Comment 23 for bug 1493303

Revision history for this message
Samuel Merritt (torgomatic) wrote : Re: Swift proxy memory leak on unfinished read

This is weird. I was able to reproduce the problem; the proxy server accumulates a bunch of open filehandles for dead sockets.

I can see with strace that the sockets in question are used for client <--> proxy communication. We're not leaking connections to the storage backends. Also, it looks like someone is trying to clean them up, but is just bad at it.

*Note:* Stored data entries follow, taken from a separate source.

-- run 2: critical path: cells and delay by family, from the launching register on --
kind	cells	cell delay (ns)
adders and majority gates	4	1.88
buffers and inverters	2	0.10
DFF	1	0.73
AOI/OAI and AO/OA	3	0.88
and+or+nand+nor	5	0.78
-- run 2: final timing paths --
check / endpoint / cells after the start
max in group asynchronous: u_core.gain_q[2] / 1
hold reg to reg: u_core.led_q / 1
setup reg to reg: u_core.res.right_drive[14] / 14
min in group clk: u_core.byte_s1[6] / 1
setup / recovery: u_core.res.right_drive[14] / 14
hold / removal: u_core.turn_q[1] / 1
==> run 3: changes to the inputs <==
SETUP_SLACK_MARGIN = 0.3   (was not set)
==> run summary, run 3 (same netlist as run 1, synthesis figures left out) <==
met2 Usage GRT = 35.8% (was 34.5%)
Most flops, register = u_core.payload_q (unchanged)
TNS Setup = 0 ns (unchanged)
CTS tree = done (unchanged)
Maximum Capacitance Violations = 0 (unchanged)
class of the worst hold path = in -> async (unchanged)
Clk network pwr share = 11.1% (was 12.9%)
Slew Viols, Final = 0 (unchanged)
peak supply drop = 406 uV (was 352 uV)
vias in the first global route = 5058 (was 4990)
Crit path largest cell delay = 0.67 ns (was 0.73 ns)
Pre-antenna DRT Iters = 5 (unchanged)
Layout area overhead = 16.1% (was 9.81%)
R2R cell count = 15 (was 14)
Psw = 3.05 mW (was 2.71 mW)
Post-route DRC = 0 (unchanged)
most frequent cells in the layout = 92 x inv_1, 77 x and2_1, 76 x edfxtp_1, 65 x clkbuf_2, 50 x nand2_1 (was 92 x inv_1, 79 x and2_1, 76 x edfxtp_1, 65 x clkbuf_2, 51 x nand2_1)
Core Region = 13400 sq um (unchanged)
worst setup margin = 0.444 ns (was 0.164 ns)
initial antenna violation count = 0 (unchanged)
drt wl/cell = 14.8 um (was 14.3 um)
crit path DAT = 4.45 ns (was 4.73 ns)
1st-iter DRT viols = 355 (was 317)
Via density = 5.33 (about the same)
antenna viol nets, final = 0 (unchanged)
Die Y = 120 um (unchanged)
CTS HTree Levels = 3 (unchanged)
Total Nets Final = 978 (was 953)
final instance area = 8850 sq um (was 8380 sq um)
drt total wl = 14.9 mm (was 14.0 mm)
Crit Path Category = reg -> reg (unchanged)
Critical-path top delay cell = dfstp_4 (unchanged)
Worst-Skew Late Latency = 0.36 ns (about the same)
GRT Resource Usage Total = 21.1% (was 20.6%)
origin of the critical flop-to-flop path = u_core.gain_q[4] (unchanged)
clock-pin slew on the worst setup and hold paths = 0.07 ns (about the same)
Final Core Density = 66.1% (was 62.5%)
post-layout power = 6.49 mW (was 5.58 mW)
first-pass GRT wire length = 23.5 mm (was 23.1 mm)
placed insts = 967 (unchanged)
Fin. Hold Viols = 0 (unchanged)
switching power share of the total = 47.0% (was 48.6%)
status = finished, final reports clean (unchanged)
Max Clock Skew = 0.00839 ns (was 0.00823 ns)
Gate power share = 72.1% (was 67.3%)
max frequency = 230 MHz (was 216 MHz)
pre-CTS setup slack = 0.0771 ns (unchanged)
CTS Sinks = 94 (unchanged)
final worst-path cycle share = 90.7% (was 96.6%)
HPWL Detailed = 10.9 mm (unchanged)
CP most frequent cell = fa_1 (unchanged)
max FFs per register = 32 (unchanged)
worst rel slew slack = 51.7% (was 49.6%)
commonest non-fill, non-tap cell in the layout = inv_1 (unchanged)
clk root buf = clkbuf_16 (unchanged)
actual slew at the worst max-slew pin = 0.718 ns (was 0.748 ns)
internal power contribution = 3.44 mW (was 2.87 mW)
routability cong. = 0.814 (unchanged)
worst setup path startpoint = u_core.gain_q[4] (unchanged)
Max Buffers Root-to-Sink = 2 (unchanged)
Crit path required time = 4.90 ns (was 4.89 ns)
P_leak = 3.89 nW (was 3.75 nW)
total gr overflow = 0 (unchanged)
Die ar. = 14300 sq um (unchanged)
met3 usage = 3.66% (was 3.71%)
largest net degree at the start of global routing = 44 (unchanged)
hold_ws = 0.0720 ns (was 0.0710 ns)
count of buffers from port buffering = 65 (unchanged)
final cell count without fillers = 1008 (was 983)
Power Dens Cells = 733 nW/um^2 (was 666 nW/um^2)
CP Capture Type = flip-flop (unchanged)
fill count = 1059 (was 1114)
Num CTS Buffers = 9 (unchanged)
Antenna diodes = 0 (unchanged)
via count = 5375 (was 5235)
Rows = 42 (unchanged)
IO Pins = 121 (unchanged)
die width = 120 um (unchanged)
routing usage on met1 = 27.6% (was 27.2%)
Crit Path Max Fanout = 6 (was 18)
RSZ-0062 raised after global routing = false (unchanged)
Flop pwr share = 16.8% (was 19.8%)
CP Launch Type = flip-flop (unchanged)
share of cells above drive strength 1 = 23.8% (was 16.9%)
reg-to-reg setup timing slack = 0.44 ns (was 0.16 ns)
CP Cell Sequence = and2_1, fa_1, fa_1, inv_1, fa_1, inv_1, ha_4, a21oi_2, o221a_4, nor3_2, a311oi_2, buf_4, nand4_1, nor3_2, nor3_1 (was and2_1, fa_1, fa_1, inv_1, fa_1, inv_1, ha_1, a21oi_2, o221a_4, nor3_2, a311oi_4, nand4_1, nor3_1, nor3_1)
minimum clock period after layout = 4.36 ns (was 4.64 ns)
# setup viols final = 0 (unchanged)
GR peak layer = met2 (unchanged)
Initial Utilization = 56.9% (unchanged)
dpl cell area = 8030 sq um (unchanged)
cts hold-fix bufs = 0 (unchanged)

Check this out:

    # we have a GET request from the client; the socket is fd 220
    accept(4, {sa_family=AF_INET, sin_port=htons(38280), sin_addr=inet_addr("")}, [16]) = 220
    fcntl(220, F_GETFL) = 0x2 (flags O_RDWR)
    fcntl(220, F_SETFL, O_RDWR|O_NONBLOCK) = 0
    fcntl(220, F_GETFL) = 0x802 (flags O_RDWR|O_NONBLOCK)
    fcntl(220, F_SETFL, O_RDWR|O_NONBLOCK) = 0
    sendto(3, "<139>proxy-server: STDERR: (2834"..., 65, 0, NULL, 0) = 65
    accept(4, 0x7fffa0e778c0, [16]) = -1 EAGAIN (Resource temporarily unavailable)
    recvfrom(220, "GET /v1/AUTH_test/test/largefile"..., 65536, 0, NULL, NULL) = 160

    # ... removed stuff talking to memcached + storage backends

    # then we try to send something and learn that it's shut down, so SIGPIPE
    sendto(220, "\0\0\0\0\0\0\0\0\0\0\0\0\0\0\0\0\0\0\0\0\0\0\0\0\0\0\0\0\0\0\0\0"..., 65536, 0, NULL, 0) = -1 EPIPE (Broken pipe)
    --- SIGPIPE {si_signo=SIGPIPE, si_code=SI_USER, si_pid=28347, si_uid=1000} ---
    # stupidly, we try to send it again ang get another SIGPIPE
    sendto(220, "\0\0\0\0\0\0\0\0\0\0\0\0\0\0\0\0\0\0\0\0\0\0\0\0\0\0\0\0\0\0\0\0"..., 65536, 0, NULL, 0) = -1 EPIPE (Broken pipe)
    --- SIGPIPE {si_signo=SIGPIPE, si_code=SI_USER, si_pid=28347, si_uid=1000} ---

    # attempted cleanup...
    shutdown(220, SHUT_RDWR) = -1 ENOTCONN (Transport endpoint is not connected)

    # and now we completely forget about fd 220 and it's never mentioned again. there's the leak.
    poll([{fd=4, events=POLLIN|POLLPRI|POLLERR|POLLHUP}], 1, 13) = 1 ([{fd=4, revents=POLLIN}])
    # ...thousands more lines not mentioning fd 220

What's weird here is that eventlet is doing this at least somewhat intentionally. Here's an annotated eventlet.wsgi.HttpProtocol.finish():

    def finish(self):
            # this tries to flush any buffers; this is probably what
            # causes the second sendto()/SIGPIPE pair, but I have not
            # verified that.
        except socket.error as e:
            # Broken pipe, connection reset by peer
            if support.get_errno(e) not in BROKEN_SOCK:
        # This is responsible for the shutdown call. It executes every time;
        # the try/except above doesn't let any exceptions out that would
        # exit this method early.

        # Here's the fun part: this method call gets executed, but it
        # doesn't make any syscalls. Something is causing this to be a no-op,
        # but I don't know what it is.

Looks like it might be a bug in eventlet, maybe? I'm not convinced this bug is fixable from within Swift.